I suspect there was a fear that if you did lose the plot with grief that you would be banged up in the asylum. So you just carried on.

Very sad.

mrsjay Tue 19-Mar-13 22:50:33

I suppose loosing a baby is a private matter and you dont need to talk about it years later A parents grief is no different then than it is now

MrsJay, I disagree. Dd2 will be talked about to the day I die. Time doesn't heal that wound.

tiggytape Tue 19-Mar-13 22:55:43

There are lots of touching and very sad references throughout history concerning infant and childhood deaths. Of course it is something any parent in any era would feel deeply even if religious feeling (the feeling that anything that happens is part of God's plan so we mustn't question it) or realism (the fact it once happened so commonly and was almost expected hence early baptisms etc) got in the way.
There are lots of references in literature and art from many ages. I think Bill Bryson refered to an extract of one that is called Orinda Upon little Hector Phillips written by his mother in the 17th century

I did but see him and he disappear’d,
I did but pluck the rose-bud and it fell,
A sorrow unforeseen and scarcely fear’d,
For ill can mortals their afflictions spell.

And now (sweet babe) what can my trembling heart
Suggest to right my doleful fate or thee,
Tears are my Muse and sorrow all my art,
So piercing groans must be thy elegy.

mrsjay Tue 19-Mar-13 22:55:55

I am sorry I didnt mean to offend anybody what i meant is people don't need to talk abput anything if they dont want to and perhaps some of these women didnt think they could so didn't

It's not that long ago that people didn't talk about it.
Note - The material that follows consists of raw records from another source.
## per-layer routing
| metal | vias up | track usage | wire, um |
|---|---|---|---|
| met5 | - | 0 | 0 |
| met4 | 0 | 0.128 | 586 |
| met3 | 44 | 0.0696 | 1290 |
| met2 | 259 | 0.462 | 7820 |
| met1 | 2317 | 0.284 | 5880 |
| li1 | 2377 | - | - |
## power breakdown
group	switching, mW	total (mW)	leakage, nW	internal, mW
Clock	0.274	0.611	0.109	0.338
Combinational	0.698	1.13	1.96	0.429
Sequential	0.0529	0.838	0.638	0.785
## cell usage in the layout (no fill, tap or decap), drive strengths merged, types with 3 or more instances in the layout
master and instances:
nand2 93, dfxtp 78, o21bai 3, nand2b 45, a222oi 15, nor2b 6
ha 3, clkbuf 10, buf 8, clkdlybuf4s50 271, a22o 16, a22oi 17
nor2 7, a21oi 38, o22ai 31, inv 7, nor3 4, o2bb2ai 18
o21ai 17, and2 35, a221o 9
--- src/rtl/spi_wb_bridge_pkg.sv ---
// Shared types and constants for the SPI-to-Wishbone bridge.
package spi_wb_bridge_pkg;

    // SPI frame sequencer: one state per byte of the CMD/ADDR/DATA frame.
    typedef enum logic [2:0] {
        SPI_IDLE  = 3'd0,
        SPI_CMD   = 3'd1,
        SPI_ADDR  = 3'd2,
        SPI_DATA  = 3'd3,
        SPI_DRAIN = 3'd4
    } spi_state_t;

    // Wishbone master: either idle or holding cyc/stb for one transfer.
    typedef enum logic {
        WB_IDLE = 1'b0,
        WB_BUSY = 1'b1
    } wb_state_t;

    // Bit of the command byte that selects write (1) or read (0).
    localparam int CMD_WRITE_BIT = 7;

endpackage

--- src/rtl/spi_slave_sync.sv ---
// Two-flop synchroniser for one SPI pin plus edge detection on the
// synchronised level. RST_VAL is the idle level of the pin.
module spi_slave_sync #(
    parameter logic RST_VAL = 1'b0
) (
    input  logic clk,
    input  logic rst,
    input  logic din,
    output logic dout,
    output logic rise,
    output logic fall
);

    logic meta_r;
    logic sync_r;
    logic prev_r;

    // Synchronise the pin and keep one extra stage for edge detection.
    always_ff @(posedge clk or posedge rst) begin
        if (rst) begin
            meta_r <= RST_VAL;
            sync_r <= RST_VAL;
            prev_r <= RST_VAL;
        end else begin
            meta_r <= din;
            sync_r <= meta_r;
            prev_r <= sync_r;
        end
    end

    assign dout = sync_r;
    assign rise = sync_r & ~prev_r;
    assign fall = ~sync_r & prev_r;

endmodule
I had a baby born 18 years ago tomorrow who only breathed a couple of breaths. He was just too young and too small. There wasn't photos or memory boxes or anything then. All I have is a wee hospital tag. It's like he never existed at all. Except to me. I may not talk about it, mostly because, I don't know why - even when I say how many kids I have it feels so odd to say 6 not 5 because then you have to start the whole explaining thing and I don't feel that's appropriate, but every day I think of him.
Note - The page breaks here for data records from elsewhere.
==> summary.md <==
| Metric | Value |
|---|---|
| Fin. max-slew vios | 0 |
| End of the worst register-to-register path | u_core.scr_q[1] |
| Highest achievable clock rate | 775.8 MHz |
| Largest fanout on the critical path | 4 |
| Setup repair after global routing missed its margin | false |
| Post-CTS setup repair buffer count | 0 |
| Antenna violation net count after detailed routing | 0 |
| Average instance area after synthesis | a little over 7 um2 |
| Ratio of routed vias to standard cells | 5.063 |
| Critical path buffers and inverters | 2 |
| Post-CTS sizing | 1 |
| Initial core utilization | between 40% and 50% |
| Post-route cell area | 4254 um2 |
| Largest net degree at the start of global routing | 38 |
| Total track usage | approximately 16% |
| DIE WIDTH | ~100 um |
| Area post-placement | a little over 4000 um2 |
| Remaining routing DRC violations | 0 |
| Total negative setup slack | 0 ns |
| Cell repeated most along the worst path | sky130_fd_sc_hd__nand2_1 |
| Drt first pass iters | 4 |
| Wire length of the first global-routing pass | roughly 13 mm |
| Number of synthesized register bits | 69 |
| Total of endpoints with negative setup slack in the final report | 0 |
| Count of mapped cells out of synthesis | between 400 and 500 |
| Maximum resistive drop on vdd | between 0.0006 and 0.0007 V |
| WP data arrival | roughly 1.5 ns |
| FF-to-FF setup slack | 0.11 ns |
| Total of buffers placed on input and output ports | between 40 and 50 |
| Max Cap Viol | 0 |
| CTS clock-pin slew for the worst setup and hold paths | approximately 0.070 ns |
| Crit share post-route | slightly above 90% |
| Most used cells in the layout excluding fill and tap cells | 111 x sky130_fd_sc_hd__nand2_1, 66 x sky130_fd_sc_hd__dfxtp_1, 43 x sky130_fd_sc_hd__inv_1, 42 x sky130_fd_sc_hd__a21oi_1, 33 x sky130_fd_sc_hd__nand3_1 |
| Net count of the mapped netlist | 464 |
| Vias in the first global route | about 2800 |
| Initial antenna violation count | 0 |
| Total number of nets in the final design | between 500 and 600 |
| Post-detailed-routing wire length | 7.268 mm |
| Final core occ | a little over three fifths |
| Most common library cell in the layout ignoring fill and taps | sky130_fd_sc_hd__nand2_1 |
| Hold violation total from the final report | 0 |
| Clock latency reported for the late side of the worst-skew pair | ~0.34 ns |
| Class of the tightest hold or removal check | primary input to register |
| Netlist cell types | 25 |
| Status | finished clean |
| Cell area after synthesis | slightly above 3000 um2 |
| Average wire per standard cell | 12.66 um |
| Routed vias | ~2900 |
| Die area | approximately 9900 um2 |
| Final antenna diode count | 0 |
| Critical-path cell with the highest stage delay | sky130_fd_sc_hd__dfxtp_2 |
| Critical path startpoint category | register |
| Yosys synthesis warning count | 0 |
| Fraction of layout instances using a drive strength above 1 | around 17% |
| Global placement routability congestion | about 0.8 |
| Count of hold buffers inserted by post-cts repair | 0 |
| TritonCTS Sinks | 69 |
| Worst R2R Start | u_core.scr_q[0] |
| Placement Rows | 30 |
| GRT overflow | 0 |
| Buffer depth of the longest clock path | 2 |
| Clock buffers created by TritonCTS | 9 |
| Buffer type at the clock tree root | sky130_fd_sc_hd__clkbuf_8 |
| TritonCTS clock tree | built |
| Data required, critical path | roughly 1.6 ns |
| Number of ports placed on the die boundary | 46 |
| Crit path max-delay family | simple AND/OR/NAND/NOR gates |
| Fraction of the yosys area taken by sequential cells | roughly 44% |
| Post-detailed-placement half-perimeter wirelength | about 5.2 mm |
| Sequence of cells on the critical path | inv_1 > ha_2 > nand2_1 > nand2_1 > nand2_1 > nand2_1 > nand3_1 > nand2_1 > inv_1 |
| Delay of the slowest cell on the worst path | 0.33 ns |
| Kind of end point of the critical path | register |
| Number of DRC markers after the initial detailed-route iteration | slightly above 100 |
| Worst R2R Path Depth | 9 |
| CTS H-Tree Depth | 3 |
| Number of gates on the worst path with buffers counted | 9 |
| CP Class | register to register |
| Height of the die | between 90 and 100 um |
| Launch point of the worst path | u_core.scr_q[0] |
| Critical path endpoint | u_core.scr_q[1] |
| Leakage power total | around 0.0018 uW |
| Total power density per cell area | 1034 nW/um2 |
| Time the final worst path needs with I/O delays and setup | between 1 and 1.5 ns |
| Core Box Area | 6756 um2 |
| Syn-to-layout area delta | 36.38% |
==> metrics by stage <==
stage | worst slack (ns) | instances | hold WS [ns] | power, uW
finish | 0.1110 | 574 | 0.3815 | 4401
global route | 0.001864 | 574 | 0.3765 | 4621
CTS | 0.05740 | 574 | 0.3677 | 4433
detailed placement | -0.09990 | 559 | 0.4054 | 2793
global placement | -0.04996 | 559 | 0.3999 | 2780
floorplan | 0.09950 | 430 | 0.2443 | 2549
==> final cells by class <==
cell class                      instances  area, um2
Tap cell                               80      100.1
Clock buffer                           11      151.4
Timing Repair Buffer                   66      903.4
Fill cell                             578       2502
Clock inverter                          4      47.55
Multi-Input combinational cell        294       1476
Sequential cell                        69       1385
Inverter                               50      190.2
PariahHairy Tue 19-Mar-13 23:02:02

My mil (70 odd) had a stillborn girl after my dp, apparently my fil (they split when dp was young) was a right shit about it and refused to even see her confused sad.
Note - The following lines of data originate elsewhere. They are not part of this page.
File: src/flat_wrapper.sv
// flat-port wrapper written by rule: the top's interface ports become plain ports
module and_scoreboard_flat 
#(
  parameter int WIDTH      = 8,
  parameter int DEPTH      = 8,
  parameter int NUM_CHECKS = 16,
  parameter int TIMEOUT    = 1000
)
  (clk, rst, start, busy, done, pass, mismatch, err_count, chk_count, overflow, timeout, first_exp, first_got, state_dbg, bus_stim_valid, bus_a, bus_b, bus_rsp_valid, bus_c);
  and_scoreboard_if #(.WIDTH(WIDTH)) bus_i ();
  input  logic clk;
  input  logic rst;
  input  logic start;
  output logic busy;
  output logic done;
  output logic pass;
  output logic mismatch;
  output logic [15:0] err_count;
  output logic [15:0] chk_count;
  output logic overflow;
  output logic timeout;
  output logic [WIDTH-1:0] first_exp;
  output logic [WIDTH-1:0] first_got;
  output logic [1:0] state_dbg;
  input wire logic [$bits(bus_i.stim_valid)-1:0] bus_stim_valid;
  input wire logic [$bits(bus_i.a)-1:0] bus_a;
  input wire logic [$bits(bus_i.b)-1:0] bus_b;
  input wire logic [$bits(bus_i.rsp_valid)-1:0] bus_rsp_valid;
  input wire logic [$bits(bus_i.c)-1:0] bus_c;
  assign bus_i.stim_valid = bus_stim_valid;
  assign bus_i.a = bus_a;
  assign bus_i.b = bus_b;
  assign bus_i.rsp_valid = bus_rsp_valid;
  assign bus_i.c = bus_c;
  and_scoreboard #(.WIDTH(WIDTH), .DEPTH(DEPTH), .NUM_CHECKS(NUM_CHECKS), .TIMEOUT(TIMEOUT)) u_core (.clk(clk), .rst(rst), .start(start), .bus(bus_i), .busy(busy), .done(done), .pass(pass), .mismatch(mismatch), .err_count(err_count), .chk_count(chk_count), .overflow(overflow), .timeout(timeout), .first_exp(first_exp), .first_got(first_got), .state_dbg(state_dbg));
endmodule
$ cat config.mk
export PLATFORM = sky130hd
export DESIGN_NAME = conv_scheduler_flat
export DESIGN_NICKNAME = d
export VERILOG_FILES = /design/src/rtl/conv_pkg.sv /design/src/rtl/conv_scheduler_if.sv /design/src/rtl/conv_delay_line.sv /design/src/rtl/conv_scheduler.sv /design/src/flat_wrapper.sv
export SDC_FILE = /design/constraint.sdc
export NUM_CORES = 1
export LEC_CHECK = 0
export CORE_MARGIN = 2
export CORE_UTILIZATION = 50
export DETAILED_ROUTE_END_ITERATION = 8
export HOLD_SLACK_MARGIN = 0.1
export PLACE_DENSITY = 0.75
export SLEW_MARGIN = 0
export SYNTH_ARGS = -nofsm -noshare
export SYNTH_HDL_FRONTEND = slang
export SYNTH_SLANG_ARGS = --single-unit
$ cat constraint.sdc
create_clock -name clk -period 2.05 [get_ports clk]
set_input_delay 0.3075 -clock clk [delete_from_list [all_inputs] [get_ports clk]]
set_output_delay 0.3075 -clock clk [all_outputs]
set_load 0.02 [all_outputs]
$ cat src/rtl/conv_pkg.sv
// -----------------------------------------------------------------------------
// conv_pkg
//   Shared defaults and types for the convolution frame sequencer.
//   CONV_N          : image width/height in pixels
//   CONV_K          : kernel size
//   CONV_PIPE_LAT   : cycles from window shift to MAC result
//   CONV_ADDR_WIDTH : ROM address width for the default image size
//   state_e         : sequencer FSM states
// -----------------------------------------------------------------------------
package conv_pkg;

  localparam int CONV_N          = 100;
  localparam int CONV_K          = 3;
  localparam int CONV_PIPE_LAT   = 4;
  localparam int CONV_ADDR_WIDTH = $clog2(CONV_N * CONV_N);

  typedef enum logic [1:0] {
    IDLE  = 2'd0,
    RUN   = 2'd1,
    DRAIN = 2'd2,
    DONE  = 2'd3
  } state_e;

endpackage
From what she says she had no support whatsoever and her dd was buried with somebody else?? I still have no idea why they split tbh, but even now she seems to hold a lot of anger about the stillbirth and dp's Dad.

I don't really feel it's my place to pry more details out of her, but she does tend to talk to me seeing as dp is useless on the communication front.

Mil says she was told that she cannot carry girls, and to get pg again asap, not sure if this is true or not, but she went on to have 2 more boys.

I do feel very sorry for her, Delores her dd was one of the first things she talked about when I moved in, so still very raw even decades later.

AWhistlingWoman Tue 19-Mar-13 23:02:13

I think it was very different in the 1920s. It probably was more common and perhaps there was more fellowship to be found amongst other parents who had been a similar situation. But there does seem to have been a taboo around talking about it or acknowledging the loss publicly.

I lost my eldest twin dd at at 3 days old in 2008 and the doctors who cared for my daughters strongly advised me to tell DD2 that she was born one of twins. Several of the doctors mentioned that it could be a very difficult thing to handle finding out at a later date and that she might somehow 'know' anyway.

I don't know if there is any truth in it but I have told her and talked about her sister to her ever since she was a baby. Not formally, just in passing or when something crops up about her as a baby. She's only four and sometimes gets cross with my insistence on this additional family member who she never sees and consistently refuses her invitation to come to a tea party!

I would not have coped if I had been expected to never mention my dd1 again. As imip says so perfectly, her death has redefined who I am and made me the person (and the mother) that I am today.

Your poor granny and grampa, that must have a terribly difficult time for them.